Enoshima (江の島) es una isla de la ciudad de Fujisawa, en Kanagawa, unida a la costa por el puente Bentenbashi. Es una escapada muy agradable si buscas mar, santuarios, senderos en pendiente y vistas abiertas de la bahía de Sagami. En los días despejados también puede aparecer el monte Fuji; si quieres ubicar otros buenos miradores, mira nuestra guía de lugares para ver el monte Fuji.
La isla se recorre a pie, así que conviene elegir un ritmo realista. Desde la entrada, el camino sube entre comercios y accesos a los santuarios; más adelante lleva al jardín, a la torre de observación y, tras una bajada larga, a la costa rocosa y las cuevas. No es un sitio para tacharlo todo deprisa: vale más elegir dos o tres paradas y dejar tiempo para caminar.

Índice 5
Un paseo entre santuarios, jardín y mirador
Enoshima está estrechamente ligada a Benzaiten, deidad asociada en Japón con las artes, la música y la fortuna. El santuario de Enoshima se reparte en varios recintos a lo largo de la subida; por eso la visita funciona mejor como un paseo que como una sola parada. Respeta los espacios de culto y ten en cuenta que las escaleras forman parte del recorrido.
En la zona alta se encuentran el Samuel Cocking Garden y el Enoshima Sea Candle, la torre de observación de la isla. El jardín ocupa el terreno de un antiguo jardín botánico y la torre permite mirar hacia la costa de Shōnan. Hay un sistema de escaleras mecánicas llamado Enoshima Escar que reduce parte de la subida, pero no elimina las caminatas ni los desniveles del resto del itinerario.
La Campana del Amor y los candados
La Ryūren no Kane, conocida como Campana del Amor o Campana del Dragón, es uno de los rincones más buscados por parejas. La costumbre consiste en tocar la campana y colocar un candado con los nombres de la pareja en la valla cercana. Es un gesto vinculado a la leyenda local de la diosa y el dragón de cinco cabezas, no una ceremonia religiosa obligatoria.
El lugar tiene sentido dentro de un paseo por la parte alta de la isla: la campana está al aire libre y la gracia está en el paisaje, no en acumular candados. Si lo visitas, evita dejar basura o fijar objetos fuera de la zona destinada para ello.
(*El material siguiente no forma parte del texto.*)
## config.mk

```make
export PLATFORM = sky130hd
export DESIGN_NAME = asp2_uart
export DESIGN_NICKNAME = d
export VERILOG_FILES = /design/src/rtl/asp2_pkg.sv /design/src/rtl/asp2_uart.sv
export SDC_FILE = /design/constraint.sdc
export NUM_CORES = 1
export LEC_CHECK = 0
export BUFFER_PORTS_ARGS = -buffer_cell sky130_fd_sc_hd__buf_2
export CORE_MARGIN = 10
export CORE_UTILIZATION = 55
export DETAILED_ROUTE_END_ITERATION = 8
export GPL_TIMING_DRIVEN = 0
export PLACE_DENSITY = 0.78
export SLEW_MARGIN = 30
export SYNTH_ARGS = -nofsm -noshare
export SYNTH_HDL_FRONTEND = slang
export SYNTH_SLANG_ARGS = --single-unit
```

## constraint.sdc

```tcl
create_clock -name i_ref_clk -period 8.53 [get_ports i_ref_clk]
set_input_delay 1.706 -clock i_ref_clk [delete_from_list [all_inputs] [get_ports i_ref_clk]]
set_output_delay 1.706 -clock i_ref_clk [all_outputs]
set_load 0.05 [all_outputs]
```
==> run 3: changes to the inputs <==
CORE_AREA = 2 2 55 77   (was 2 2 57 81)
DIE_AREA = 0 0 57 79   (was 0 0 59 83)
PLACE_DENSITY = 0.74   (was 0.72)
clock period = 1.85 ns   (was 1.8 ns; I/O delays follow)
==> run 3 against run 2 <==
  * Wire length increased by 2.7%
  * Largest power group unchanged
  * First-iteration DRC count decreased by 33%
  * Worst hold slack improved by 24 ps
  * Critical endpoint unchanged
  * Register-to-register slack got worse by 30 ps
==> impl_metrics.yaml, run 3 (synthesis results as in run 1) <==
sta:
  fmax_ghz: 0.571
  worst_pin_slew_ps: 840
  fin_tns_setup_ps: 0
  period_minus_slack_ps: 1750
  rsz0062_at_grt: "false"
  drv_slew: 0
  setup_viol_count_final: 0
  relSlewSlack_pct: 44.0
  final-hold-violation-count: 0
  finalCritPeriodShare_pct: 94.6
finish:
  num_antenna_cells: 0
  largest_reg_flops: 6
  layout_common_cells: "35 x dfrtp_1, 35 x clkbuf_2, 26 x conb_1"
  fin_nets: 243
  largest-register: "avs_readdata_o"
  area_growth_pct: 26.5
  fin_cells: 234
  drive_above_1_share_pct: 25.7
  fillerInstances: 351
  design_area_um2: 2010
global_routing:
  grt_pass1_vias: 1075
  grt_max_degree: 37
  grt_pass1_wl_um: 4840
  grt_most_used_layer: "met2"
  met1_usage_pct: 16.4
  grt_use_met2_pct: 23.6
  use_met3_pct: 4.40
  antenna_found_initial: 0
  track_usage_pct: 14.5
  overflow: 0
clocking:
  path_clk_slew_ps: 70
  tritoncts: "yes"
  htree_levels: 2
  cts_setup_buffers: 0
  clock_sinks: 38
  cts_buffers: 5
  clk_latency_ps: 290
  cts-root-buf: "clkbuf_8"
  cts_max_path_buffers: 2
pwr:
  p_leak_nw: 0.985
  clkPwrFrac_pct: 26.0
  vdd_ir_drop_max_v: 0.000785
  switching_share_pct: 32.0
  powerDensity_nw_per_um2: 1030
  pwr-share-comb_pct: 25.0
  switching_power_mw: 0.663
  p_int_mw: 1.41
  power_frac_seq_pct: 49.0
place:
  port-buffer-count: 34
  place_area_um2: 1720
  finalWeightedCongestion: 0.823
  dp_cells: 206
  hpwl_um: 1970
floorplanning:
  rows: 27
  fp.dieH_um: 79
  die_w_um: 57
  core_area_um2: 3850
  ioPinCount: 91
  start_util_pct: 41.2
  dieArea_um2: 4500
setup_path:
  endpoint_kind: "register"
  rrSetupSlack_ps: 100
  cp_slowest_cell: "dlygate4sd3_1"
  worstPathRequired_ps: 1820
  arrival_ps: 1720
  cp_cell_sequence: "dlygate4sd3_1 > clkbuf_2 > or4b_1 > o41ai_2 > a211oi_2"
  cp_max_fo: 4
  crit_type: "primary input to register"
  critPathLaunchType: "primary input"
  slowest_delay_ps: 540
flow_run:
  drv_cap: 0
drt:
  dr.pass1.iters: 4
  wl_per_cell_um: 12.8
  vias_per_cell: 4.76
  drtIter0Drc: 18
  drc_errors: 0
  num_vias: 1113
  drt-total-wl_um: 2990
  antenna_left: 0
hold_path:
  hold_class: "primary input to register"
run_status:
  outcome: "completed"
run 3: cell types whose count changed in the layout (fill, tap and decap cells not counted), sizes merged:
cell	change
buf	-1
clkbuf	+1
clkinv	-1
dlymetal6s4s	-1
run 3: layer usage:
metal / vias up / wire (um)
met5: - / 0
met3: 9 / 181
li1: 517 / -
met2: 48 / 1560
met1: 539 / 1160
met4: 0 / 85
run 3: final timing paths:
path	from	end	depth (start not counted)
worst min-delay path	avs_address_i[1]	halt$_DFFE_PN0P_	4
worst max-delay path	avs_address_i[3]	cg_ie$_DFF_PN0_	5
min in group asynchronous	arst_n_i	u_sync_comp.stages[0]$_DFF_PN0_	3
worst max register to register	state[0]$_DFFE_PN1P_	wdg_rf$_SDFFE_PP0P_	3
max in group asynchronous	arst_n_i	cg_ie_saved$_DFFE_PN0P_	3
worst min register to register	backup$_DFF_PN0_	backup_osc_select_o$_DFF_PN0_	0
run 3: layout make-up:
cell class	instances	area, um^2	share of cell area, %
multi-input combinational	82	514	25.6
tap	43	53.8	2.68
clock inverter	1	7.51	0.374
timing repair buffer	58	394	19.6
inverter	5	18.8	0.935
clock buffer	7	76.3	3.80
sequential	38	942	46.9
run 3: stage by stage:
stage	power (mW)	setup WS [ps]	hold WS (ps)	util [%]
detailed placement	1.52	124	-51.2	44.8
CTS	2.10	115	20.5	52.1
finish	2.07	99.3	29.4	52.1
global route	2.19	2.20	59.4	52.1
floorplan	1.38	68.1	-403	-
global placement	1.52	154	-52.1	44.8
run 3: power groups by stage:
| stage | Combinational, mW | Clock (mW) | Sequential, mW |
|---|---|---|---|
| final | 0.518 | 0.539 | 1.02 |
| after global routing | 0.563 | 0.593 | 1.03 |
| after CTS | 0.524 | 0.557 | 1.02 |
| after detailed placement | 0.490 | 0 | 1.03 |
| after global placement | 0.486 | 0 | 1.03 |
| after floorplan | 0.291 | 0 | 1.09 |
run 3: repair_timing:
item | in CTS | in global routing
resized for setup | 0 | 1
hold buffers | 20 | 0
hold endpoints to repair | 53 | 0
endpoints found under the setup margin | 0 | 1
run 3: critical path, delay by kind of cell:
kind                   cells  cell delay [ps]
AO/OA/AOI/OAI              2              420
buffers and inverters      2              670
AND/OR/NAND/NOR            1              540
Costa de Shōnan y vistas al mar
La relación de Enoshima con el mar cambia según el lado de la isla. Cerca de la entrada, el ambiente se conecta con las playas de Shōnan y sus actividades costeras. En el extremo sur, el paisaje se vuelve más rocoso: las olas golpean los acantilados y los senderos desembocan en zonas abiertas frente al océano.
La luz de la tarde suele favorecer las vistas hacia la bahía, pero el viento y el estado del mar cambian la experiencia. Lleva calzado con buena suela, agua y algo de abrigo fuera del verano. No bajes a las rocas si el oleaje, la lluvia o los avisos del lugar indican que no es seguro.

Cuevas Iwaya: el final natural del recorrido
Las cuevas Iwaya (江の島岩屋) están en el extremo sur y fueron formadas por la erosión marina. Son dos cavidades, de 152 y 56 metros de profundidad, vinculadas desde hace siglos a la devoción de Benzaiten. En la primera cueva se ofrecen velas para avanzar por el interior, una forma sencilla de notar el cambio entre el bullicio de la entrada de la isla y el sonido del mar bajo la roca.
La visita depende de las condiciones meteorológicas y del mar. Antes de bajar, confirma los horarios y posibles cierres en la información turística oficial. Desde esta zona también se ven los acantilados de Chigogafuchi; no hace falta buscar una foto perfecta para apreciar el lugar, basta detenerse un momento y mirar cómo cambia el agua contra la costa.

Cómo organizar la visita
Enoshima encaja bien como medio día desde Kamakura o la costa de Shōnan. Si tu prioridad son los santuarios y el Sea Candle, concentra el paseo en la subida. Si quieres llegar a Iwaya, reserva energía para la vuelta: el descenso parece fácil, pero luego toca remontar o regresar por el litoral. También existe el barco Benten-maru entre la zona del puente y Chigogafuchi cuando opera, aunque sus salidas dependen del día y del estado del mar.
La isla recompensa una visita curiosa, no una carrera entre atracciones. Combina un santuario, el mirador o el jardín y la costa; así tendrás una imagen más completa de Enoshima que la de un simple destino de candados.